William Hutchinson (1772 – 26 July 1846) was a British convict who was transported to the Australian colonies, ultimately to become a successful public servant and businessman.

Hutchinson was by trade a butcher in England. In June 1796, Hutchinson was convicted at the Old Bailey of stealing £ 40 worth of goods, and was sentenced to death, though this was later commuted to transportation for seven years. After spending three years in London on board the prison hulk Newgate, Hutchinson was transported to Australia on the Hillsborough, sometimes referred to as the "Fever Ship" since some ninety-five of the three hundred convicts aboard died from typhoid fever brought aboard from the prison hulks. Reaching Sydney in 1799, Hutchinson was again convicted of theft after stealing from the government stores in Sydney, and was transported to the penal settlement on Norfolk Island.

Hutchinson soon gained employ in the administration of the settlement, becoming an overseer of government livestock. In June 1801, he married his first wife Mary Cooper (also known as Mary Chapman), a convict who had been transported from Surrey, arriving on Norfolk Island in 1798; together they would have eight children, six of them born on Norfolk Island.
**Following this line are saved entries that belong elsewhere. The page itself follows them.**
--- config.mk ---
export PLATFORM = sky130hd
export DESIGN_NAME = grid_maze_path_search
export DESIGN_NICKNAME = d
export VERILOG_FILES = /design/src/design/gmps_pkg.sv /design/src/design/gmps_ctrl.sv /design/src/design/gmps_dpath.sv /design/src/design/grid_maze_path_search.sv
export SDC_FILE = /design/constraint.sdc
export NUM_CORES = 1
export LEC_CHECK = 0
export ABC_AREA = 1
export BUFFER_PORTS_ARGS = -buffer_cell sky130_fd_sc_hd__buf_2
export CORE_UTILIZATION = 25
export DETAILED_ROUTE_END_ITERATION = 10
export PLACE_DENSITY_LB_ADDON = 0.15
export SLEW_MARGIN = 20
export SYNTH_ARGS = -nofsm -noshare
export SYNTH_HDL_FRONTEND = slang
export SYNTH_SLANG_ARGS = --single-unit
--- constraint.sdc ---
create_clock -name clk_i -period 4.5 [get_ports clk_i]
set_clock_uncertainty 0.15 [all_clocks]
set_input_delay 0.225 -clock clk_i [delete_from_list [all_inputs] [get_ports clk_i]]
set_output_delay 0.225 -clock clk_i [all_outputs]
set_load 0.1 [all_outputs]
--- src/design/gmps_pkg.sv ---
// ----------------------------------------------------------------------------
// gmps_pkg: shared definitions for the grid maze path search
// Field widths, direction and register codes, controller states and the
// command and status bundles between controller and datapath.
// ----------------------------------------------------------------------------
package gmps_pkg;

  localparam int unsigned MaxDimDef = 8;
  localparam int unsigned CoordW    = 3;
  localparam int unsigned DimW      = 4;
  localparam int unsigned DirW      = 3;
  localparam int unsigned CfgIdxW   = 1;

  localparam logic [DimW-1:0] DimReset = 4'd8;

  localparam logic [DirW-1:0] DirDown  = 3'd0;
  localparam logic [DirW-1:0] DirRight = 3'd1;
  localparam logic [DirW-1:0] DirUp    = 3'd2;
  localparam logic [DirW-1:0] DirLeft  = 3'd3;
  localparam logic [DirW-1:0] DirDone  = 3'd4;

  localparam logic KindLoad   = 1'b0;
  localparam logic KindSearch = 1'b1;

  localparam logic [CfgIdxW-1:0] CfgRowCount = 1'b0;
  localparam logic [CfgIdxW-1:0] CfgColCount = 1'b1;

  typedef enum logic [3:0] {
    S_IDLE,
    S_START_CHK,
    S_STEP,
    S_CHECK,
    S_POP_WAIT,
    S_EMIT_TOP,
    S_EMIT_STACK,
    S_NOT_FOUND,
    S_SAME
  } gmps_state_e;

  typedef struct packed {
    logic load_cell;
    logic search_start;
    logic step;
    logic push;
    logic pop;
    logic pop_load;
    logic emit_top;
    logic emit_stack;
    logic emit_none;
    logic emit_same;
  } gmps_cmd_t;

  typedef struct packed {
    logic start_is_goal;
    logic nbr_is_goal;
    logic can_enter;
    logic dir_done;
    logic depth_one;
    logic out_free;
  } gmps_stat_t;

endpackage

--- src/design/gmps_ctrl.sv ---
// ----------------------------------------------------------------------------
// gmps_ctrl: search sequencer
// State machine that steps the depth-first walk, backtracks and drives the
// path words out through the datapath.
// ----------------------------------------------------------------------------
module gmps_ctrl (
  input  logic                clk_i,
  input  logic                rst_ni,
  input  logic                in_valid_i,
  input  logic                in_kind_i,
  input  gmps_pkg::gmps_stat_t stat_i,
  output logic                in_stall_o,
  output gmps_pkg::gmps_cmd_t cmd_o
);
  import gmps_pkg::*;

  gmps_state_e state_q, state_d;

  always_ff @(posedge clk_i or negedge rst_ni) begin
    if (!rst_ni) begin
      state_q <= S_IDLE;
    end else begin
      state_q <= state_d;
    end
  end

  always_comb begin
    state_d    = state_q;
    cmd_o      = '0;
    in_stall_o = 1'b1;
    case (state_q)
      S_IDLE: begin
        in_stall_o = 1'b0;
        if (in_valid_i) begin
          if (in_kind_i == KindSearch) begin
            cmd_o.search_start = 1'b1;
            state_d = stat_i.start_is_goal ? S_SAME : S_START_CHK;
          end else begin
            cmd_o.load_cell = 1'b1;
          end
        end
      end
      S_START_CHK: begin
        if (stat_i.can_enter) begin
          cmd_o.push = 1'b1;
          state_d = S_STEP;
        end else begin
          state_d = S_NOT_FOUND;
        end
      end
      S_STEP: begin
        if (stat_i.dir_done) begin
          if (stat_i.depth_one) begin
            state_d = S_NOT_FOUND;
          end else begin
            cmd_o.pop = 1'b1;
            state_d = S_POP_WAIT;
          end
        end else begin
          cmd_o.step = 1'b1;
          state_d = stat_i.nbr_is_goal ? S_EMIT_TOP : S_CHECK;
        end
      end
      S_CHECK: begin
        cmd_o.push = stat_i.can_enter;
        state_d = S_STEP;
      end
      S_POP_WAIT: begin
        cmd_o.pop_load = 1'b1;
        state_d = S_STEP;
      end
      S_EMIT_TOP: begin
        if (stat_i.out_free) begin
          cmd_o.emit_top = 1'b1;
          state_d = stat_i.depth_one ? S_IDLE : S_EMIT_STACK;
        end
      end
      S_EMIT_STACK: begin
        if (stat_i.out_free) begin
          cmd_o.emit_stack = 1'b1;
          if (stat_i.depth_one) begin
            state_d = S_IDLE;
          end
        end
      end
      S_NOT_FOUND: begin
        if (stat_i.out_free) begin
          cmd_o.emit_none = 1'b1;
          state_d = S_IDLE;
        end
      end
      S_SAME: begin
        if (stat_i.out_free) begin
          cmd_o.emit_same = 1'b1;
          state_d = S_IDLE;
        end
      end
      default: begin
        state_d = S_IDLE;
      end
    endcase
  end

endmodule

--- src/design/gmps_dpath.sv ---
// ----------------------------------------------------------------------------
// gmps_dpath: search datapath
// Maze memory, visited marks, search stack memory, top-of-stack registers,
// neighbour generation and the output word register.
// ----------------------------------------------------------------------------
module gmps_dpath #(
  parameter int unsigned MAX_DIM = gmps_pkg::MaxDimDef
) (
  input  logic                          clk_i,
  input  logic                          rst_ni,
  input  logic                          cfg_we_i,
  input  logic [gmps_pkg::CfgIdxW-1:0]  cfg_idx_i,
  input  logic [gmps_pkg::DimW-1:0]     cfg_data_i,
  input  logic [gmps_pkg::CoordW-1:0]   in_row_i,
  input  logic [gmps_pkg::CoordW-1:0]   in_col_i,
  input  logic                          in_cell_open_i,
  input  logic [gmps_pkg::CoordW-1:0]   in_goal_row_i,
  input  logic [gmps_pkg::CoordW-1:0]   in_goal_col_i,
  input  gmps_pkg::gmps_cmd_t           cmd_i,
  output gmps_pkg::gmps_stat_t          stat_o,
  input  logic                          out_stall_i,
  output logic                          out_valid_o,
  output logic                          out_found_o,
  output logic                          out_has_cell_o,
  output logic [gmps_pkg::CoordW-1:0]   out_cell_row_o,
  output logic [gmps_pkg::CoordW-1:0]   out_cell_col_o,
  output logic                          out_last_o
);
  import gmps_pkg::*;

  localparam int unsigned Cells  = MAX_DIM * MAX_DIM;
  localparam int unsigned IdxW   = $clog2(Cells);
  localparam int unsigned DepthW = $clog2(Cells + 1);
  localparam int unsigned EntryW = 2 * CoordW + DirW;
  localparam logic [DimW-1:0] MaxDimV = DimW'(MAX_DIM);

  function automatic logic [IdxW-1:0] cell_idx(logic [DimW-1:0] r, logic [DimW-1:0] c);
    logic [7:0] full;
    full = 8'(r) * 8'(MAX_DIM) + 8'(c);
    return full[IdxW-1:0];
  endfunction

  logic [DimW-1:0]   row_count_q, col_count_q;
  logic [CoordW-1:0] goal_r_q, goal_c_q;
  logic [CoordW-1:0] top_r_q, top_c_q;
  logic [DirW-1:0]   top_dir_q;
  logic [DimW-1:0]   nbr_r_q, nbr_c_q;
  logic [DepthW-1:0] depth_q;
  logic [Cells-1:0]  visited_q;
  logic              maze_q [Cells];
  logic              maze_rd_q;
  logic [EntryW-1:0] stack_q [Cells];
  logic [EntryW-1:0] stack_rd_q;
  logic              out_valid_q, out_found_q, out_has_cell_q, out_last_q;
  logic [CoordW-1:0] out_row_q, out_col_q;

  logic [DimW-1:0]   eff_rows, eff_cols;
  logic [DimW-1:0]   step_r, step_c;
  logic [DimW-1:0]   in_r4, in_c4;
  logic [IdxW-1:0]   maze_rd_idx, nbr_idx;
  logic              maze_rd_en, load_ok, stack_rd_en, out_load, emit_any;
  logic [DepthW-1:0] depth_m1, depth_m2;

  assign eff_rows = (row_count_q > MaxDimV) ? MaxDimV : row_count_q;
  assign eff_cols = (col_count_q > MaxDimV) ? MaxDimV : col_count_q;
  assign in_r4    = {1'b0, in_row_i};
  assign in_c4    = {1'b0, in_col_i};

  always_comb begin
    step_r = {1'b0, top_r_q};
    step_c = {1'b0, top_c_q};
    case (top_dir_q)
      DirDown:  step_r = {1'b0, top_r_q} + 4'd1;
      DirRight: step_c = {1'b0, top_c_q} + 4'd1;
      DirUp:    step_r = {1'b0, top_r_q} - 4'd1;
      DirLeft:  step_c = {1'b0, top_c_q} - 4'd1;
      default: ;
    endcase
  end

  assign maze_rd_en  = cmd_i.search_start | cmd_i.step;
  assign maze_rd_idx = cmd_i.search_start ? cell_idx(in_r4, in_c4) : cell_idx(step_r, step_c);
  assign nbr_idx     = cell_idx(nbr_r_q, nbr_c_q);
  assign load_ok     = cmd_i.load_cell && (in_r4 < MaxDimV) && (in_c4 < MaxDimV);
  assign depth_m1    = depth_q - DepthW'(1);
  assign depth_m2    = depth_q - DepthW'(2);
  assign emit_any    = cmd_i.emit_top | cmd_i.emit_stack;
  assign stack_rd_en = cmd_i.pop | (emit_any & ~stat_o.depth_one);
  assign out_load    = emit_any | cmd_i.emit_none | cmd_i.emit_same;

  assign stat_o.start_is_goal = (in_row_i == in_goal_row_i) && (in_col_i == in_goal_col_i);
  assign stat_o.nbr_is_goal   = (step_r == {1'b0, goal_r_q}) && (step_c == {1'b0, goal_c_q});
  assign stat_o.can_enter     = (nbr_r_q < eff_rows) && (nbr_c_q < eff_cols) && maze_rd_q
                                && !visited_q[nbr_idx];
  assign stat_o.dir_done      = (top_dir_q == DirDone);
  assign stat_o.depth_one     = (depth_q == DepthW'(1));
  assign stat_o.out_free      = !out_valid_q || !out_stall_i;

  always_ff @(posedge clk_i) begin
    if (load_ok) begin
      maze_q[cell_idx(in_r4, in_c4)] <= in_cell_open_i;
    end
    if (maze_rd_en) begin
      maze_rd_q <= maze_q[maze_rd_idx];
    end
  end

  always_ff @(posedge clk_i) begin
    if (cmd_i.push && (depth_q != '0)) begin
      stack_q[depth_m1[IdxW-1:0]] <= {top_r_q, top_c_q, top_dir_q};
    end
    if (stack_rd_en) begin
      stack_rd_q <= stack_q[depth_m2[IdxW-1:0]];
    end
  end

  always_ff @(posedge clk_i) begin
    if (cmd_i.search_start) begin
      goal_r_q <= in_goal_row_i;
      goal_c_q <= in_goal_col_i;
      nbr_r_q  <= in_r4;
      nbr_c_q  <= in_c4;
    end
    if (cmd_i.step) begin
      nbr_r_q   <= step_r;
      nbr_c_q   <= step_c;
      top_dir_q <= top_dir_q + DirW'(1);
    end
    if (cmd_i.push) begin
      top_r_q   <= nbr_r_q[CoordW-1:0];
      top_c_q   <= nbr_c_q[CoordW-1:0];
      top_dir_q <= DirDown;
    end
    if (cmd_i.pop_load) begin
      {top_r_q, top_c_q, top_dir_q} <= stack_rd_q;
    end
    if (cmd_i.emit_top) begin
      out_found_q    <= 1'b1;
      out_has_cell_q <= 1'b1;
      out_row_q      <= top_r_q;
      out_col_q      <= top_c_q;
      out_last_q     <= stat_o.depth_one;
    end
    if (cmd_i.emit_stack) begin
      out_found_q    <= 1'b1;
      out_has_cell_q <= 1'b1;
      out_row_q      <= stack_rd_q[EntryW-1 -: CoordW];
      out_col_q      <= stack_rd_q[DirW +: CoordW];
      out_last_q     <= stat_o.depth_one;
    end
    if (cmd_i.emit_none || cmd_i.emit_same) begin
      out_found_q    <= cmd_i.emit_same;
      out_has_cell_q <= 1'b0;
      out_row_q      <= '0;
      out_col_q      <= '0;
      out_last_q     <= 1'b1;
    end
  end

  always_ff @(posedge clk_i or negedge rst_ni) begin
    if (!rst_ni) begin
      row_count_q <= DimReset;
      col_count_q <= DimReset;
      depth_q     <= '0;
      visited_q   <= '0;
      out_valid_q <= 1'b0;
    end else begin
      if (cfg_we_i) begin
        case (cfg_idx_i)
          CfgRowCount: row_count_q <= cfg_data_i;
          CfgColCount: col_count_q <= cfg_data_i;
          default: ;
        endcase
      end
      if (cmd_i.search_start) begin
        depth_q   <= '0;
        visited_q <= '0;
      end
      if (cmd_i.push) begin
        depth_q            <= depth_q + DepthW'(1);
        visited_q[nbr_idx] <= 1'b1;
      end
      if (cmd_i.pop || (emit_any && !stat_o.depth_one)) begin
        depth_q <= depth_m1;
      end
      if (out_load) begin
        out_valid_q <= 1'b1;
      end else if (!out_stall_i) begin
        out_valid_q <= 1'b0;
      end
    end
  end

  assign out_valid_o    = out_valid_q;
  assign out_found_o    = out_found_q;
  assign out_has_cell_o = out_has_cell_q;
  assign out_cell_row_o = out_row_q;
  assign out_cell_col_o = out_col_q;
  assign out_last_o     = out_last_q;

  a_depth_bound: assert property (@(posedge clk_i) disable iff (!rst_ni)
    depth_q <= DepthW'(Cells))
    else $error("stack depth beyond cell count");

  a_push_marks: assert property (@(posedge clk_i) disable iff (!rst_ni)
    cmd_i.push |=> visited_q[$past(nbr_idx)])
    else $error("entered cell not marked visited");

  a_pop_nonempty: assert property (@(posedge clk_i) disable iff (!rst_ni)
    cmd_i.pop |-> depth_q > DepthW'(1))
    else $error("pop below stack bottom");

  a_cell_found: assert property (@(posedge clk_i) disable iff (!rst_ni)
    (out_valid_q && out_has_cell_q) |-> out_found_q)
    else $error("path word without found flag");

endmodule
In June 1803 he was appointed an acting superintendent of convicts on the island, and in 1805 he officially became an emancipist. By 1809 he was made a superintendent proper. Hutchinson acquired significant land holdings on the island, and did a handsome trade selling pork to the government.

After 1803, there was a push for the settlement on Norfolk Island to be disbanded, mainly on the part of the then Secretary of State for War and the Colonies Lord Hobart; the military presence there was ultimately withdrawn in 1813, and Hutchinson, along with the boat-builder Thomas Ransom, was among the last of the settlers to leave the island in February 1814.

Most of the Norfolk settlers were relocated to the recently founded Hobart Town, in the colony of Tasmania. However, Hutchinson had been recommended to the Governor of New South Wales, Lachlan Macquarie, by the former Lieutenant-Governor of Norfolk Island, Joseph Foveaux, and so Hutchinson instead returned to Sydney, where Macquarie appointed him the superintendent of convicts and public works, to succeed Isaac Nichols from April 1814. Hutchinson gained much influence in this position, however after John Bigge's reports into the transportation system in the Australian colonies, Hutchinson was replaced as superintendent by Frederick Hely in 1823. Hutchinson was to have been appointed chief wharfinger in Sydney in 1817, though this appointment was never formally recognised by the British authorities.